$95,220,375. That’s a big number. That’s also the latest total cost estimate on construction of a new waste water treatment plant for Kimberley.
The number was presented to Kimberley City Council on Monday, Jan. 24, 2022 by Chief Financial Officer Jim Hendricks, as the process to fund the project is really getting underway.
While acknowledging that it was a huge number, Mayor Don McCormick pointed out that it was important that people remember the city only pays a portion of that, about 27 per cent. That still comes to just under $25 million, but the rest would be paid by funding partners should the grant application be successful.
The new total is considerably higher than what was presented in a financial analysis last October, which was based on an estimate from July 2020. That cost was $62,570,000.
The latest estimate with a five per cent contingency is $79,501,641, based on construction beginning in January 2024. But, that doesn’t account for inflation if the project is delayed, nor is the contingency as large as is recommended. That would be 15 per cent. In addition, that is only the cost of on site for and does not include decommissioning the current plant and other work. That adds an additional $8 million.
Council passed a number of motions relating to the project on Monday evening, including that the borrowing be put to a referendum at this fall’s municipal election. Because there is an election scheduled this will not delay the project at all, and McCormick said given the amount being borrowed he would prefer direct voter support rather than the alternate approval process.

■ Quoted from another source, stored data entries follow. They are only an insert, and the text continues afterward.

==> config.mk <==
export PLATFORM = sky130hd
export DESIGN_NAME = swarm_node_driver
export DESIGN_NICKNAME = d
export VERILOG_FILES = /design/src/rtl/swarm_pkg.sv /design/src/rtl/swarm_decay_prescaler.sv /design/src/rtl/swarm_node_driver.sv
export SDC_FILE = /design/constraint.sdc
export NUM_CORES = 1
export LEC_CHECK = 0
export CORE_ASPECT_RATIO = 1.1
export CORE_MARGIN = 2
export CORE_UTILIZATION = 48
export CTS_CLUSTER_DIAMETER = 30
export DETAILED_ROUTE_END_ITERATION = 10
export PLACE_DENSITY_LB_ADDON = 0.12
export SYNTH_ARGS = -nofsm -noshare
export SYNTH_HDL_FRONTEND = slang
export SYNTH_SLANG_ARGS = --single-unit
==> constraint.sdc <==
create_clock -name clk -period 2.5 [get_ports clk]
set_input_delay 0.5 -clock clk [delete_from_list [all_inputs] [get_ports clk]]
set_output_delay 0.5 -clock clk [all_outputs]
set_load 0.05 [all_outputs]
==> src/rtl/swarm_pkg.sv <==
// Shared types and constants for the swarm node driver: FSM state encoding,
// operand/accumulator widths and the coarse-precision stress threshold.
package swarm_pkg;

    localparam int DATA_W           = 8;
    localparam int ACC_W            = 16;
    localparam int CNT_W            = 8;
    localparam int STRESS_COARSE_TH = 200;

    typedef enum logic [2:0] {
        IDLE,
        CLEAR,
        STREAM,
        DRAIN,
        CAPTURE,
        RESULT
    } state_t;

    // Job op counter sticks at all-ones instead of wrapping.
    function automatic logic [CNT_W-1:0] sat_inc(input logic [CNT_W-1:0] value);
        return (value == {CNT_W{1'b1}}) ? value : value + 1'b1;
    endfunction

endpackage

==> src/rtl/swarm_decay_prescaler.sv <==
// Free-running divider that emits a registered one-cycle decay_pulse every
// DECAY_DIV clocks, the first one DECAY_DIV-1 cycles after reset release.
module swarm_decay_prescaler #(
    parameter int DECAY_DIV = 16
) (
    input  logic clk,
    input  logic rst_n,
    output logic decay_pulse
);

    logic [7:0] count;

    // Pulse is registered one count early so it lands on count value DECAY_DIV-1.
    always_ff @(posedge clk) begin
        if (!rst_n) begin
            count       <= 8'd0;
            decay_pulse <= 1'b0;
        end else begin
            if (count == 8'(DECAY_DIV - 1)) begin
                count <= 8'd0;
            end else begin
                count <= count + 8'd1;
            end
            decay_pulse <= (count == 8'(DECAY_DIV - 2));
        end
    end

endmodule

==> src/rtl/swarm_node_driver.sv <==
// Drives one swarm node through clear / stream / drain / capture and hands back
// the accumulated result. Define SWARM_THROTTLE_EN to throttle intake on stress.
module swarm_node_driver
    import swarm_pkg::*;
#(
    parameter int DECAY_DIV   = 16,
    parameter int THROTTLE_TH = 200
) (
    input  logic              clk,
    input  logic              rst_n,
    input  logic              op_valid,
    input  logic [DATA_W-1:0] op_a,
    input  logic [DATA_W-1:0] op_b,
    input  logic              op_last,
    output logic              op_ready,
    output logic              spike_out,
    output logic              decay_pulse,
    output logic              mac_en,
    output logic              mac_clr,
    output logic [DATA_W-1:0] data_a,
    output logic [DATA_W-1:0] data_b,
    input  logic [ACC_W-1:0]  mac_in,
    input  logic [DATA_W-1:0] stress_in,
    output logic              res_valid,
    input  logic              res_ready,
    output logic [ACC_W-1:0]  res_data,
    output logic [DATA_W-1:0] res_stress,
    output logic [CNT_W-1:0]  res_count,
    output logic              res_coarse
);

    state_t           state;
    state_t           next_state;
    logic [CNT_W-1:0] op_count;
    logic             accept;
    logic             throttle;

`ifdef SWARM_THROTTLE_EN
    assign throttle = (stress_in > 8'(THROTTLE_TH));
`else
    logic unused_throttle;
    assign unused_throttle = (stress_in > 8'(THROTTLE_TH));
    assign throttle        = 1'b0;
`endif

    assign accept = op_valid && op_ready;

    always_ff @(posedge clk) begin
        if (!rst_n) begin
            state <= IDLE;
        end else begin
            state <= next_state;
        end
    end

    always_comb begin
        next_state = state;
        case (state)
            IDLE:    if (op_valid) next_state = CLEAR;
            CLEAR:   next_state = STREAM;
            STREAM:  if (accept && op_last) next_state = DRAIN;
            DRAIN:   next_state = CAPTURE;
            CAPTURE: next_state = RESULT;
            RESULT:  if (res_ready) next_state = IDLE;
            default: next_state = IDLE;
        endcase
    end

    always_comb begin
        op_ready  = 1'b0;
        res_valid = 1'b0;
        case (state)
            STREAM:  op_ready = !throttle;
            RESULT:  res_valid = 1'b1;
            default: ;
        endcase
    end

    // Node strobes are registered; mac_clr/spike_out are timed to coincide with CLEAR.
    always_ff @(posedge clk) begin
        if (!rst_n) begin
            mac_clr   <= 1'b0;
            spike_out <= 1'b0;
            mac_en    <= 1'b0;
            data_a    <= '0;
            data_b    <= '0;
            op_count  <= '0;
        end else begin
            mac_clr   <= (next_state == CLEAR);
            spike_out <= (next_state == CLEAR);
            mac_en    <= accept;
            if (accept) begin
                data_a <= op_a;
                data_b <= op_b;
            end
            if (state == CLEAR) begin
                op_count <= '0;
            end else if (accept) begin
                op_count <= sat_inc(op_count);
            end
        end
    end

    // The node's accumulator has absorbed the last product by the CAPTURE cycle.
    always_ff @(posedge clk) begin
        if (!rst_n) begin
            res_data   <= '0;
            res_stress <= '0;
            res_count  <= '0;
            res_coarse <= 1'b0;
        end else if (state == CAPTURE) begin
            res_data   <= mac_in;
            res_stress <= stress_in;
            res_count  <= op_count;
            res_coarse <= (stress_in > 8'(STRESS_COARSE_TH));
        end
    end

    swarm_decay_prescaler #(
        .DECAY_DIV (DECAY_DIV)
    ) u_prescaler (
        .clk         (clk),
        .rst_n       (rst_n),
        .decay_pulse (decay_pulse)
    );

endmodule

[Word level (Yosys, flattened, before mapping)]
Cells that the tools add are included.
Cells by class
  add/subtract/negate cells: 2
  $lt $le $gt $ge: 1
  eq/ne operators: 9
  multiplexer cells: 6
  bitwise gates (word level): 2
  reductions and logical operators: 6
Operators by type and width (count)
  $pmux 3 s6: 1
  $add 8x1->8 const B: 2
  $eq 8x4->1 const B: 2
  $mux 3: 3
  $eq 8x8->1 const B: 1
  $gt 8x8->1 const B: 1
  $eq 3x1->1 const B: 2
  $eq 3x2->1 const B: 2
  $eq 3x3->1 const B: 2
  $reduce_or 2->1: 2
  $logic_not 3->1: 1
  $logic_and 1x1->1: 2
  $mux 1: 2
  $not 1->1: 2
  $reduce_and 2->1: 1
Word-level totals
  register bits after elaboration: 71
  bits of input ports: 45
  output and inout port bits: 55
  logic and storage cells: 38

[Longest topological paths before layout]
Gate-level depths: netlist (run 1).
  depth after elaboration: 7
  depth in mapped cells: 7
  mapped depth without buffers: 5

[Modules after synthesis]
From an unflattened synthesis (run 1), not the netlist that was laid out.
Second synthesis, totals
  cell total of the unflattened synthesis: 332
  area, all modules: 2851.5 µm²
Modules (own cells, without submodules)
  swarm_node_driver: instances 1, cells an instance 288, area each 2457.4 µm², seq. area each 1241.2 µm²
  swarm_decay_prescaler: instances 1, cells an instance 44, area each 394.1 µm², seq. area each 180.2 µm²

[Least setup slack after synthesis (run 1)]
No wires, ideal clock.
  path type: reg2out
  from: reg state[1]
  to: out res_valid
  arrival: 1.299 ns
  required time: 2.000 ns
  setup slack: 0.701 ns
  stages on the path, launching flop included: 4
  path buffers: 1
  cells stage by stage: dfxtp_1 clkbuf_1 nand2b_1 nor2_1
Between the ends
  word-level cells in the longest chain between the ends: 2
RTL lines
  from (decl): RTL line swarm_node_driver.sv:32  | state_t state;
  from (signal assigned): RTL line swarm_node_driver.sv:52  | state <= next_state;
  $eq 3x3->1: RTL line swarm_node_driver.sv:72  | case (state)
  $mux 1: RTL line swarm_node_driver.sv:72
  to (decl): RTL line swarm_node_driver.sv:24  | output logic res_valid,
No other way between the ends.

[Final worst setup path (run 1)]
Ends and elaborated chain as after synthesis.

==> results.py, run 1 <==
metrics = {
    "sta": {
        "fmax_mhz": 426,
        "whs_ns": 0.461,
        "setup_tns_ns": 0,
        "tightest_slew_ns": 0.638,
        "period_needed_ns": 2.35,
        "layout_setup_ws_ns": 0.151,
        "fin_crit_sh_pct": 93.9,
        "drv_slew": 0,
        "skew_ns": 0.00826,
        "slew_headroom_pct": 57.5,
        "rsz0062_at_grt": "false",
        "final_hold_viol_count": 0,
        "setup_viol": 0,
    },
    "cells_and_area": {
        "fin_cells": 499,
        "area_growth_pct": 41.4,
        "fin_util_pct": 69.5,
        "multi_input_area_sq_mm": 0.00129,
        "antennaDiodeCount": 0,
        "fillers": 521,
        "layout-drive-gt1-share_pct": 4.98,
        "seq_area_sq_mm": 0.00142,
        "final_area_sq_mm": 0.00398,
        "num-nets-final": 468,
    },
    "synthesis": {
        "avgSynthCellArea_sq_um": 8.61,
        "synth_common_cells": "105 x nand2_1, 71 x dfxtp_1, 49 x a21boi_0",
        "synth_edf_count": 0,
        "synth_area_leaders": "dfxtp_1 50%, nand2_1 14%, a21boi_0 13%, xor2_1 3.7%, nor2_1 2.4%",
        "netlist.area_leader.share_pct": 50.5,
        "synth_cells": 327,
        "synth-seq-cells": 71,
        "yosysUniqueCellTypes": 35,
        "synthArstFlopShare_pct": 0,
        "yosysSeqAreaShare_pct": 50.5,
        "ys_warn_count": 0,
        "yosysMostFrequentCell": "nand2_1",
        "synth_top_cell_by_area": "dfxtp_1",
        "syn_nets": 375,
        "ys.flop_type": "dfxtp_1",
        "synthesis.area_sq_mm": 0.00282,
    },
    "cts": {
        "clock_sinks": 71,
        "cts_buffer_depth": 2,
        "cts_root_buf": "clkbuf_8",
        "insertion_delay_ns": 0.33,
        "cts_setup_buffers": 0,
        "cts_buffers": 9,
        "clk_pin_slew_ns": 0.06,
        "cts_tree": "done",
        "h-tree-depth": 3,
        "cts.repair.resized": 0,
        "cts_hold_buffers": 0,
    },
    "detailed_routing": {
        "vias_per_cell": 4.93,
        "drt-initial-drc-count": 66,
        "routedWlPerCell_um": 12.1,
        "dr.pass1.iters": 4,
        "wl_mm": 6.03,
        "ant_nets": 0,
        "drc": 0,
        "vias": 2462,
    },
    "setup_path": {
        "max_stage_delay_ns": 0.80,
        "rr_worst_depth": 5,
        "path_max_fanout": 12,
        "criticalPathCategory": "flip-flop to output port",
        "critPathBufInv": 1,
        "startpoint_type": "flip-flop",
        "cp_cell_sequence": "nand2b_1 > nor2_1 > clkdlybuf4s50_1",
        "cpMaxStageDelayCell": "clkdlybuf4s50_1",
        "crit_required_ns": 2.00,
        "critPathTopFamily": "buffers and inverters",
        "crit_path_end_kind": "output port",
        "cp.depth": 3,
        "arrival_ns": 1.85,
    },
    "die": {
        "core_sq_mm": 0.00573,
        "die_area_sq_mm": 0.00650,
        "die_h_um": 84.3,
        "die_x_um": 77.0,
        "start_util_pct": 49.1,
        "rows": 29,
        "io_pins": 100,
    },
    "min_path": {
        "hold_path.class": "flip-flop to flip-flop",
        "hold_depth": 2,
    },
    "placement": {
        "pre_cts_ws_ns": 0.381,
        "placed_area_sq_mm": 0.00383,
        "post-dp-hpwl_mm": 4.11,
        "dp.cells": 486,
        "place.gp.congestion": 0.791,
        "port_buffers": 99,
    },
    "grt": {
        "track_usage_pct": 19.7,
        "grt_max_degree": 34,
        "antenna_found_initial": 0,
        "grt_pass1_wl_mm": 10.5,
        "overflow": 0,
        "first_global_vias": 2359,
    },
    "power": {
        "total_power_mw": 2.28,
        "p_leak_nw": 1.39,
        "powerDensity_mw_per_mm2": 572,
        "peakVddDrop_uv": 357,
    },
    "job": {
        "cap_viol_max_count": 0,
    },
    "status": {
        "outcome": "completed",
    },
}
[cell families (layout without fill, tap and decap cells)]
group | count (synthesis) | after routing | share of synthesized area [%]
compound gates | 67 | 67 | 17.4
fa+ha+maj | 3 | 3 | 1.33
simple gates | 150 | 150 | 22.9
flops | 71 | 71 | 50.5
xor+xnor | 12 | 12 | 3.73
mux | 1 | 1 | 0.355
buf+inv | 23 | 118 | 3.82
[power breakdown]
group | total, mW | leakage, nW | internal [mW] | switching (mW)
clock network | 0.737 | 0.0809 | 0.367 | 0.370
logic | 0.344 | 0.740 | 0.154 | 0.190
registers | 1.19 | 0.574 | 1.17 | 0.0295
total | 2.28 | 1.39 | 1.69 | 0.590
[metal layers]
layer / wire length [um] / GRT usage (%) / up-vias
li1: - / - / 1257
met1: 2730 / 22.5 / 1134
met2: 2860 / 34.1 / 60
met3: 307 / 4.84 / 11
met4: 129 / 10.4 / 0
met5: 0 / 0 / -
[sequential cells by signal, indices dropped and copies added, names as in the netlist]
signal and cells:
data_a 8, data_b 8, mac_clr 1, mac_en 1, op_count 8, res_coarse 1, res_count 8, res_data 16
res_stress 8, state 3, u_prescaler.count 8, u_prescaler.decay_pulse 1
[worst min-delay path, delay by kind of cell, from the launching register on]
family,cells,cell delay (ns)
flops,1,0.31
simple gates,1,0.04
compound gates,1,0.06
[area by class of cell]
| type | instances | area share [%] |
|---|---|---|
| clock buffers | 11 | 3.55 |
| clock inverters | 2 | 0.251 |
| inverters | 2 | 0.189 |
| multi-input cells | 233 | 32.4 |
| flip-flops and latches | 71 | 35.7 |
| well taps | 77 | 2.42 |
| repair buffers | 103 | 25.5 |
[cell usage in the layout, fill, tap and decap left out, drive strengths merged]
| cell | synthesis | routed |
|---|---|---|
| nand2 | 105 | 105 |
| a21boi | 49 | 49 |
| nor2 | 18 | 18 |
| inv | 2 | 2 |
| mux2i | 1 | 1 |
| or2 | 1 | 1 |
| o2111ai | 2 | 2 |
| clkdlybuf4s50 | 0 | 98 |
| o21ai | 6 | 6 |
| or3b | 1 | 1 |
| nand4 | 2 | 2 |
| or4 | 1 | 1 |
| o311ai | 1 | 1 |
| and3 | 4 | 4 |
| a21oi | 2 | 2 |
| and2 | 6 | 6 |
| o311a | 1 | 1 |
| nand2b | 3 | 3 |
| clkinv | 0 | 2 |
| ha | 3 | 3 |
| o31a | 1 | 1 |
| o21bai | 1 | 1 |
| and4 | 1 | 1 |
| and4bb | 1 | 1 |
| o22ai | 1 | 1 |
| o21a | 1 | 1 |
| or3 | 2 | 2 |
| o211ai | 2 | 2 |
| clkbuf | 16 | 11 |
| nand3 | 4 | 4 |
| xor2 | 12 | 12 |
| buf | 5 | 5 |
| nand4bb | 1 | 1 |
| dfxtp | 71 | 71 |
[worst paths after layout]
kind                                  start     endpoint  slack, ns
worst min-delay path              data_b[7]    data_b[7]       0.46
worst max register to register  op_count[0]  op_count[6]       0.78
worst min register to register    data_b[7]    data_b[7]       0.46
worst max-delay path               state[1]    res_valid       0.15
No activity file was read; power rests on OpenSTA's default activity.
==> run 2, diff against run 1 <==
--- a/config.mk
+++ b/config.mk
@@ -11,6 +11,7 @@
 export CTS_CLUSTER_DIAMETER = 30
 export DETAILED_ROUTE_END_ITERATION = 10
 export PLACE_DENSITY_LB_ADDON = 0.12
+export SKIP_LAST_GASP = 1
 export SYNTH_ARGS = -nofsm -noshare
 export SYNTH_HDL_FRONTEND = slang
 export SYNTH_SLANG_ARGS = --single-unit
==> results of run 2 <==
Same layout as run 1: the final DEF is identical, and so are final timing and power.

Council also decided to go the route of a parcel tax to fund the borrowing, as well as drawing $2.1 million from the reserve fund. The parcel tax will mean a tax increase of about 11 per cent, which is less than it would be for an increase in property taxes. The parcel tax is estimated at $277.14.
At the same time as paying for this borrowing kicks in, other parcel tax borrowing will be going down. The parcel tax on the Aquatic Centre will reduce by $40 annually for example.
“Construction of a new Waste Water Treatment Plant is a monumental undertaking from both a logistical and a financial perspective,” Hendricks said. “The magnitude of the associated cost requires a successful grant application to fund the majority of the project and the approval of long-term capital borrowing to fund most of the balance. If the planned grant application is denied, the project will be put on hold until another funding opportunity is announced by senior levels of government.”
“Projects like this are incredibly complicated, just the financial processes we have to go through,” McCormick said.
It was noted that if the funding is secured, this will be the largest capital project the city of Kimberley has ever undertaken.